Стивенс. И наконец к ней пришло облегчение. Не надежда – облегчение. Конечно, оно было неустойчивым, но Темпл могла ходить по натянутому канату. Она словно бы заключила с Богом – если он есть – не договор – перемирие. Она не пыталась обманывать, не пыталась избежать долговой расписки своего прошлого, положив – ребенок уже родился – поверх нее чистый чек детской невинности. Она не пыталась предотвратить рождение ребенка; раньше она просто никогда не думала о беременности в этой связи, потому что только сам факт беременности открыл ей наличие долгового обязательства с ее подписью, датированного более поздним числом. И поскольку Бог – если он есть – должен был знать об этом, то она выполнила свою часть договора, потому что не требовала от него второго раза, потому что Он – если существует – должен по крайней мере вести честную игру, должен быть джентльменом. А с этим согласны?
Губернатор. Продолжайте.
Стивенс. Так что насчет второго ребенка можете судить сами. Возможно, Темпл забыла об осторожности, разрываясь между одним, другим и третьим: между роком, судьбой, прошлым; сделкой с Богом; прощением и признательностью. Словно жонглер, не с тремя булавами или шарами, а тремя склянками нитроглицерина, когда не хватает рук даже для одной: одна рука предлагает искупление, другая принимает прощение, нужна третья, чтобы предлагать признательность, и даже четвертая, с течением времени все более необходимая, дабы вводить в постоянно и непрерывно растущие дозы признательности все больше сахара и пряностей, чтобы они не приедались – возможно, у нее не было времени для осторожности, возможно, это было отчаяние, или, возможно, это случилось, когда муж впервые заподозрил, или предположил, или, во всяком случае, усомнился в происхождении ребенка. Словом, Темпл забеременела опять; она нарушила свое слово, уничтожила свой талисман, еще за пятнадцать месяцев до появления писем она, видимо, понимала, что это конец, и когда тот человек появился со старыми письмами, она, видимо, даже не удивилась: все эти пятнадцать месяцев ее лишь интересовало, какую форму примет рок. Согласитесь и с этим…
Свет мигает и тускнеет, потом горит ровно.
Стивенс. И почувствовала облегчение. Потому что, наконец, все было позади; крыша обрушилась, лавина прогремела; забылись даже беспомощность и бессилие, потому что теперь даже извечная хрупкость костей и плоти уже ничего не значила – и кто знает? Из-за этой хрупкости возникла некая гордость, триумф: она ждала уничтожения: она выстояла; уничтожение было неизбежно, неотвратимо, у нее не оставалось надежды.
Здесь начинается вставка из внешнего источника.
`src/rtl/stm_gain_loader.sv`:
```
// -----------------------------------------------------------------------------
// stm_gain_loader
//
// Write-side loader for the gain-STM pattern memory. A START pulse in IDLE
// latches the target segment and the pattern count. The block then accepts a
// stream of (intensity, phase) pairs, one per transducer, and writes each one
// to the STM BRAM at {segment, pattern[12:0], transducer[7:0]}. This is the
// layout the stm gain read path uses, so loaded patterns read back unchanged.
//
// Ports
//   CLK, RST_N     clock, asynchronous active-low reset
//   START          begin a load (sampled only in IDLE)
//   SEGMENT        target segment, latched on an accepted START
//   CYCLE          number of patterns; 0 is ignored, values above 8192 clamp
//   DIN_VALID      input pair valid
//   DIN_READY      loader accepts the pair this cycle (combinational on MEM_BUSY)
//   INTENSITY_IN   intensity of the current transducer
//   PHASE_IN       phase of the current transducer
//   MEM_WE         BRAM write request
//   MEM_ADDR       BRAM write address
//   MEM_DATA       BRAM write data {intensity, phase}
//   MEM_BUSY       BRAM stall; a write completes when MEM_WE=1 and MEM_BUSY=0
//   BUSY           high while a load is in progress
//   DONE           one-cycle pulse after the final write completes
// -----------------------------------------------------------------------------
module stm_gain_loader #(
    parameter int DEPTH       = 249,
    parameter int CYCLE_WIDTH = 14
) (
    input  logic                   CLK,
    input  logic                   RST_N,
    input  logic                   START,
    input  logic                   SEGMENT,
    input  logic [CYCLE_WIDTH-1:0] CYCLE,
    input  logic                   DIN_VALID,
    output logic                   DIN_READY,
    input  logic [7:0]             INTENSITY_IN,
    input  logic [7:0]             PHASE_IN,
    output logic                   MEM_WE,
    output logic [21:0]            MEM_ADDR,
    output logic [15:0]            MEM_DATA,
    input  logic                   MEM_BUSY,
    output logic                   BUSY,
    output logic                   DONE
);

    // The clamp compare needs at least 14 bits so that 8192 is representable.
    localparam int             EXT_W     = (CYCLE_WIDTH > 14) ? CYCLE_WIDTH : 14;
    localparam logic [EXT_W-1:0] CYCLE_MAX = EXT_W'(32'd8192);
    localparam logic [7:0]     TR_LAST   = 8'(DEPTH - 1);

    typedef enum logic [1:0] {
        ST_IDLE  = 2'd0,
        ST_LOAD  = 2'd1,
        ST_DRAIN = 2'd2
    } state_t;

    state_t      state_r,  state_n_s;
    logic        seg_r,    seg_n_s;
    logic [13:0] cyc_r,    cyc_n_s;
    logic [12:0] pat_r,    pat_n_s;
    logic [7:0]  tr_r,     tr_n_s;
    logic        we_r,     we_n_s;
    logic [21:0] addr_r,   addr_n_s;
    logic [15:0] data_r,   data_n_s;
    logic        busy_r,   busy_n_s;
    logic        done_r,   done_n_s;

    logic [EXT_W-1:0] cycle_ext_s;
    logic [13:0]      cycle_clamp_s;
    logic             cycle_zero_s;
    logic             stall_s;
    logic             ready_s;
    logic             xfer_s;
    logic             last_s;

    assign cycle_ext_s   = EXT_W'(CYCLE);
    assign cycle_zero_s  = (cycle_ext_s == {EXT_W{1'b0}});
    assign cycle_clamp_s = (cycle_ext_s > CYCLE_MAX) ? 14'd8192 : cycle_ext_s[13:0];

    // A pending write held off by the BRAM blocks new input so the held
    // address/data cannot be overwritten.
    assign stall_s = we_r && MEM_BUSY;
    assign ready_s = (state_r == ST_LOAD) && !stall_s;
    assign xfer_s  = DIN_VALID && ready_s;
    assign last_s  = ({1'b0, pat_r} == (cyc_r - 14'd1)) && (tr_r == TR_LAST);

    // Next-state, counter and write-port logic.
    always_comb begin
        state_n_s = state_r;
        seg_n_s   = seg_r;
        cyc_n_s   = cyc_r;
        pat_n_s   = pat_r;
        tr_n_s    = tr_r;
        addr_n_s  = addr_r;
        data_n_s  = data_r;
        done_n_s  = 1'b0;

        // A completed write drops the request; a transfer below re-arms it.
        if (we_r && !MEM_BUSY) begin
            we_n_s = 1'b0;
        end else begin
            we_n_s = we_r;
        end

        case (state_r)
            ST_IDLE: begin
                if (START && !cycle_zero_s) begin
                    state_n_s = ST_LOAD;
                    seg_n_s   = SEGMENT;
                    cyc_n_s   = cycle_clamp_s;
                    pat_n_s   = 13'd0;
                    tr_n_s    = 8'd0;
                end else begin
                    state_n_s = ST_IDLE;
                end
            end
            ST_LOAD: begin
                if (xfer_s) begin
                    we_n_s   = 1'b1;
                    addr_n_s = {seg_r, pat_r, tr_r};
                    data_n_s = {INTENSITY_IN, PHASE_IN};
                    if (tr_r == TR_LAST) begin
                        tr_n_s  = 8'd0;
                        pat_n_s = pat_r + 13'd1;
                    end else begin
                        tr_n_s  = tr_r + 8'd1;
                    end
                    if (last_s) begin
                        state_n_s = ST_DRAIN;
                    end else begin
                        state_n_s = ST_LOAD;
                    end
                end else begin
                    state_n_s = ST_LOAD;
                end
            end
            ST_DRAIN: begin
                if (!stall_s) begin
                    state_n_s = ST_IDLE;
                    done_n_s  = 1'b1;
                end else begin
                    state_n_s = ST_DRAIN;
                end
            end
            default: begin
                state_n_s = ST_IDLE;
            end
        endcase

        busy_n_s = (state_n_s != ST_IDLE);
    end

    // State, counters and registered outputs.
    always_ff @(posedge CLK or negedge RST_N) begin
        if (!RST_N) begin
            state_r <= ST_IDLE;
            seg_r   <= 1'b0;
            cyc_r   <= 14'd0;
            pat_r   <= 13'd0;
            tr_r    <= 8'd0;
            we_r    <= 1'b0;
            addr_r  <= 22'd0;
            data_r  <= 16'd0;
            busy_r  <= 1'b0;
            done_r  <= 1'b0;
        end else begin
            state_r <= state_n_s;
            seg_r   <= seg_n_s;
            cyc_r   <= cyc_n_s;
            pat_r   <= pat_n_s;
            tr_r    <= tr_n_s;
            we_r    <= we_n_s;
            addr_r  <= addr_n_s;
            data_r  <= data_n_s;
            busy_r  <= busy_n_s;
            done_r  <= done_n_s;
        end
    end

    assign DIN_READY = ready_s;
    assign MEM_WE    = we_r;
    assign MEM_ADDR  = addr_r;
    assign MEM_DATA  = data_r;
    assign BUSY      = busy_r;
    assign DONE      = done_r;

endmodule

```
И все же она не сжалась, не съежилась, не уткнулась головой в сложенные руки и не закрыла глаза; правда, она не смотрела все время на эту нависшую угрозу, но не из страха, а потому, что твердо шла вперед, не колеблясь, не сбиваясь с шага, хотя знала, что это напрасно, – триумфом была сама хрупкость, уже не страшная, потому что все самое худшее, на что способно бедствие, – это сокрушить, уничтожить хрупкость; она была победительницей, она твердо смотрела в глаза бедствию, заставила его сделать первый шаг; она даже не бросала ему вызова, даже презрительного: одной лишь этой никчемной хрупкостью она в течение шести лет держала бедствие на расстоянии, подобно тому, как одной рукой можно поддерживать невесомый полог постели, а оно со всей своей силой и мощью не могло сокрушать ее хрупкость более пяти-шести секунд; и в течение этих пяти-шести секунд она все равно была бы победительницей, потому что все, чего оно – бедствие – могло ее лишить, она сама списала шесть лет назад как никчемное по своей сути и из-за хрупкости.
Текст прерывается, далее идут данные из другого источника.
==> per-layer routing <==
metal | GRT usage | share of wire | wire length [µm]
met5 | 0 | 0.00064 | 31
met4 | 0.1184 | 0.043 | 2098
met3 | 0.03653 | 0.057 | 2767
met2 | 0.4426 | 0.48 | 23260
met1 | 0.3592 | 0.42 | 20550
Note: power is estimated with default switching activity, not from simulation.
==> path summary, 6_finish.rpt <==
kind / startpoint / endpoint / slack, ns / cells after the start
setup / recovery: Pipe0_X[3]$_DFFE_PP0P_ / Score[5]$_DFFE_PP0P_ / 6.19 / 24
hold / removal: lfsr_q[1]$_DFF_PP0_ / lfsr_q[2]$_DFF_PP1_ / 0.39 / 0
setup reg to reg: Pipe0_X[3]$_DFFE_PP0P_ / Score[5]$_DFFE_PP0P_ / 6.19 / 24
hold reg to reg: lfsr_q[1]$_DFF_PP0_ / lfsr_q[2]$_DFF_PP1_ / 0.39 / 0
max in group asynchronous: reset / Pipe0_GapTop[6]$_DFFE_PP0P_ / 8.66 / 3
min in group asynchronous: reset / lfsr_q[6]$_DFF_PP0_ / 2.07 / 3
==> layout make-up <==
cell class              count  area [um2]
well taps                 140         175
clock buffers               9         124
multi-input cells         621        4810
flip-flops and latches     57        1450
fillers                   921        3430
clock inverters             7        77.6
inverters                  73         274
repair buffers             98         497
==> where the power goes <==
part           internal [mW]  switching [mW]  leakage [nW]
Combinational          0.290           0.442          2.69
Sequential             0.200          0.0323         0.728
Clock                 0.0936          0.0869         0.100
$ cat config.mk
export PLATFORM = sky130hd
export DESIGN_NAME = alu_op_sequencer
export DESIGN_NICKNAME = d
export VERILOG_FILES = /design/src/rtl/alu_op_sequencer.sv
export SDC_FILE = /design/constraint.sdc
export NUM_CORES = 1
export LEC_CHECK = 0
export ABC_AREA = 0
export CAP_MARGIN = 20
export CORE_MARGIN = 8
export CORE_UTILIZATION = 44
export CTS_BUF_LIST = sky130_fd_sc_hd__clkbuf_16
export DETAILED_ROUTE_END_ITERATION = 16
export MAX_ROUTING_LAYER = met4
export PLACE_DENSITY = 0.8
export SLEW_MARGIN = 0
export SYNTH_ARGS = -nofsm -noshare
export SYNTH_HDL_FRONTEND = slang
export SYNTH_SLANG_ARGS = --single-unit
$ cat constraint.sdc
create_clock -name clk -period 1.25 [get_ports clk]
set_input_delay 0.1875 -clock clk [delete_from_list [all_inputs] [get_ports clk]]
set_output_delay 0.1875 -clock clk [all_outputs]
set_load 0.005 [all_outputs]
**config.mk**
```make
export PLATFORM = sky130hd
export DESIGN_NAME = spi_ram_ctrl_flat
export DESIGN_NICKNAME = d
export VERILOG_FILES = /design/src/rtl/spi_ram_ctrl_if.sv /design/src/rtl/spi_ram_ctrl.sv /design/src/flat_wrapper.sv
export SDC_FILE = /design/constraint.sdc
export NUM_CORES = 2
export LEC_CHECK = 0
export BUFFER_PORTS_ARGS = -buffer_cell sky130_fd_sc_hd__buf_4
export CELL_PAD_IN_SITES_DETAIL_PLACEMENT = 1
export CELL_PAD_IN_SITES_GLOBAL_PLACEMENT = 1
export CORE_MARGIN = 8
export CORE_UTILIZATION = 30
export CTS_CLUSTER_DIAMETER = 40
export DETAILED_ROUTE_END_ITERATION = 8
export GPL_ROUTABILITY_DRIVEN = 1
export GPL_TIMING_DRIVEN = 0
export HOLD_SLACK_MARGIN = 0.08
export PLACE_DENSITY = 0.49
export SLEW_MARGIN = 20
export SYNTH_ARGS = -nofsm -noshare
export SYNTH_HDL_FRONTEND = slang
export SYNTH_SLANG_ARGS = --single-unit
export TNS_END_PERCENT = 5
```
**constraint.sdc**
```tcl
create_clock -name clk -period 3.3 [get_ports clk]
set_clock_uncertainty 0.1 [all_clocks]
set_input_delay 0.66 -clock clk [delete_from_list [all_inputs] [get_ports clk]]
set_output_delay 0.66 -clock clk [all_outputs]
set_load 0.05 [all_outputs]
```
**src/rtl/spi_ram_ctrl_if.sv**
```systemverilog
// Command/response bundle between the SPI serial front end and the RAM command engine.
// Handshake: din is consumed on every rising clk edge where rx_valid=1 (no backpressure);
// tx_valid pulses for exactly one cycle when dout carries freshly read data.
interface spi_ram_ctrl_if #(
   parameter int DATA_W = 8,
   parameter int ADDR_W = 8
);
   logic [DATA_W+1:0] din;
   logic              rx_valid;
   logic [DATA_W-1:0] dout;
   logic              tx_valid;
   logic              addr_err;
   logic [ADDR_W-1:0] wr_ptr;
   logic [ADDR_W-1:0] rd_ptr;

   modport master (
      output din, rx_valid,
      input  dout, tx_valid, addr_err, wr_ptr, rd_ptr
   );

   modport slave (
      input  din, rx_valid,
      output dout, tx_valid, addr_err, wr_ptr, rd_ptr
   );
endinterface

```
**src/rtl/spi_ram_ctrl.sv**
```systemverilog
// RAM command engine: decodes 2-bit-tagged command words into pointer loads, writes and reads.
// Optional macro AUTO_INC_EN: WR_DATA/RD_DATA post-increment their pointer, wrapping at MEM_DEPTH.
module spi_ram_ctrl #(
   parameter int DATA_W    = 8,
   parameter int ADDR_W    = 8,
   parameter int MEM_DEPTH = 256
) (
   input logic         clk,
   input logic         rst,
   spi_ram_ctrl_if.slave bus
);

   typedef enum logic [1:0] {
      OP_WR_ADDR = 2'b00,
      OP_WR_DATA = 2'b01,
      OP_RD_ADDR = 2'b10,
      OP_RD_DATA = 2'b11
   } op_e;

   localparam logic [ADDR_W:0] DEPTH_C = (ADDR_W+1)'(MEM_DEPTH);

   logic [DATA_W-1:0] mem [MEM_DEPTH];

   logic [ADDR_W-1:0] wr_ptr_q, wr_ptr_d;
   logic [ADDR_W-1:0] rd_ptr_q, rd_ptr_d;
   logic [DATA_W-1:0] dout_q, dout_d;
   logic              tx_valid_q, tx_valid_d;
   logic              addr_err_q, addr_err_d;
   logic              mem_we;

   op_e               op;
   logic [DATA_W-1:0] payload;
   logic [ADDR_W-1:0] addr;
   logic              addr_ok;

   assign op      = op_e'(bus.din[DATA_W+1:DATA_W]);
   assign payload = bus.din[DATA_W-1:0];
   assign addr    = payload[ADDR_W-1:0];
   assign addr_ok = ({1'b0, addr} < DEPTH_C);

`ifdef AUTO_INC_EN
   localparam logic [ADDR_W-1:0] LAST_C = ADDR_W'(MEM_DEPTH - 1);

   function automatic logic [ADDR_W-1:0] next_ptr(input logic [ADDR_W-1:0] p);
      return (p == LAST_C) ? '0 : p + 1'b1;
   endfunction
`endif

   always_comb begin
      wr_ptr_d   = wr_ptr_q;
      rd_ptr_d   = rd_ptr_q;
      dout_d     = dout_q;
      addr_err_d = addr_err_q;
      tx_valid_d = 1'b0;
      mem_we     = 1'b0;
      if (bus.rx_valid) begin
         unique case (op)
            OP_WR_ADDR: begin
               if (addr_ok) wr_ptr_d = addr;
               else         addr_err_d = 1'b1;
            end
            OP_WR_DATA: begin
               mem_we = !rst;
`ifdef AUTO_INC_EN
               wr_ptr_d = next_ptr(wr_ptr_q);
`endif
            end
            OP_RD_ADDR: begin
               if (addr_ok) rd_ptr_d = addr;
               else         addr_err_d = 1'b1;
            end
            OP_RD_DATA: begin
               // Read is registered from the array; the write from the previous edge is already visible.
               dout_d     = mem[rd_ptr_q];
               tx_valid_d = 1'b1;
`ifdef AUTO_INC_EN
               rd_ptr_d = next_ptr(rd_ptr_q);
`endif
            end
            default: ;
         endcase
      end
   end

   always_ff @(posedge clk or posedge rst) begin
      if (rst) begin
         wr_ptr_q   <= '0;
         rd_ptr_q   <= '0;
         dout_q     <= '0;
         tx_valid_q <= 1'b0;
         addr_err_q <= 1'b0;
      end else begin
         wr_ptr_q   <= wr_ptr_d;
         rd_ptr_q   <= rd_ptr_d;
         dout_q     <= dout_d;
         tx_valid_q <= tx_valid_d;
         addr_err_q <= addr_err_d;
      end
   end

   // Storage is deliberately not reset so contents survive a mid-burst reset.
   always_ff @(posedge clk) begin
      if (mem_we) mem[wr_ptr_q] <= payload;
   end

   assign bus.dout     = dout_q;
   assign bus.tx_valid = tx_valid_q;
   assign bus.addr_err = addr_err_q;
   assign bus.wr_ptr   = wr_ptr_q;
   assign bus.rd_ptr   = rd_ptr_q;

endmodule

```
**src/flat_wrapper.sv**
```systemverilog
// flat-port wrapper written by rule: the top's interface ports become plain ports
module spi_ram_ctrl_flat 
#(
   parameter int DATA_W    = 8,
   parameter int ADDR_W    = 8,
   parameter int MEM_DEPTH = 256
)
  (clk, rst, bus_din, bus_rx_valid, bus_dout, bus_tx_valid, bus_addr_err, bus_wr_ptr, bus_rd_ptr);
  spi_ram_ctrl_if #(.DATA_W(DATA_W), .ADDR_W(ADDR_W)) bus_i ();
  input logic clk;
  input logic rst;
  input wire logic [$bits(bus_i.din)-1:0] bus_din;
  input wire logic [$bits(bus_i.rx_valid)-1:0] bus_rx_valid;
  output wire logic [$bits(bus_i.dout)-1:0] bus_dout;
  output wire logic [$bits(bus_i.tx_valid)-1:0] bus_tx_valid;
  output wire logic [$bits(bus_i.addr_err)-1:0] bus_addr_err;
  output wire logic [$bits(bus_i.wr_ptr)-1:0] bus_wr_ptr;
  output wire logic [$bits(bus_i.rd_ptr)-1:0] bus_rd_ptr;
  assign bus_i.din = bus_din;
  assign bus_i.rx_valid = bus_rx_valid;
  assign bus_dout = bus_i.dout;
  assign bus_tx_valid = bus_i.tx_valid;
  assign bus_addr_err = bus_i.addr_err;
  assign bus_wr_ptr = bus_i.wr_ptr;
  assign bus_rd_ptr = bus_i.rd_ptr;
  spi_ram_ctrl #(.DATA_W(DATA_W), .ADDR_W(ADDR_W), .MEM_DEPTH(MEM_DEPTH)) u_core (.clk(clk), .rst(rst), .bus(bus_i));
endmodule
```
$ cat config.mk
export PLATFORM = sky130hd
export DESIGN_NAME = tdm_demux1to8_flat
export DESIGN_NICKNAME = d
export VERILOG_FILES = /design/src/rtl/tdm_pkg.sv /design/src/rtl/tdm_demux1to8_if.sv /design/src/rtl/tdm_demux1to8_demux1to2.sv /design/src/rtl/tdm_demux1to8.sv /design/src/flat_wrapper.sv
export SDC_FILE = /design/constraint.sdc
export NUM_CORES = 1
export LEC_CHECK = 0
export CAP_MARGIN = 15
export CORE_UTILIZATION = 46
export DETAILED_ROUTE_END_ITERATION = 10
export GPL_TIMING_DRIVEN = 0
export PLACE_DENSITY_LB_ADDON = 0.15
export SLEW_MARGIN = 20
export SYNTH_ARGS = -nofsm -noshare
export SYNTH_HDL_FRONTEND = slang
export SYNTH_SLANG_ARGS = --single-unit
$ cat constraint.sdc
create_clock -name clk -period 1.4 [get_ports clk]
set_input_delay 0.14 -clock clk [delete_from_list [all_inputs] [get_ports clk]]
set_output_delay 0.14 -clock clk [all_outputs]
set_load 0.005 [all_outputs]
Губернатор. И появляется тот мужчина.
Стивенс. Я думал, это разумеется само собой. Даже первый появился вполне закономерно. Да, он…
Губернатор. Первый?
Стивенс (делает паузу, глядя на губернатора). Первый мужчина, Рыжий, неужели вы совсем не понимаете женщин? Я ни разу не видел ни Рыжего, ни другого, его брата, но все трое, они оба и ее муж, должно быть, настолько одинаково выглядели или вели себя – предъявляли ей невозможные, невыполнимые требования, увлекшись ею, соглашались, отваживались на почти невероятные условия, – что особой разницы между ними не замечалось. Где вы были всю жизнь?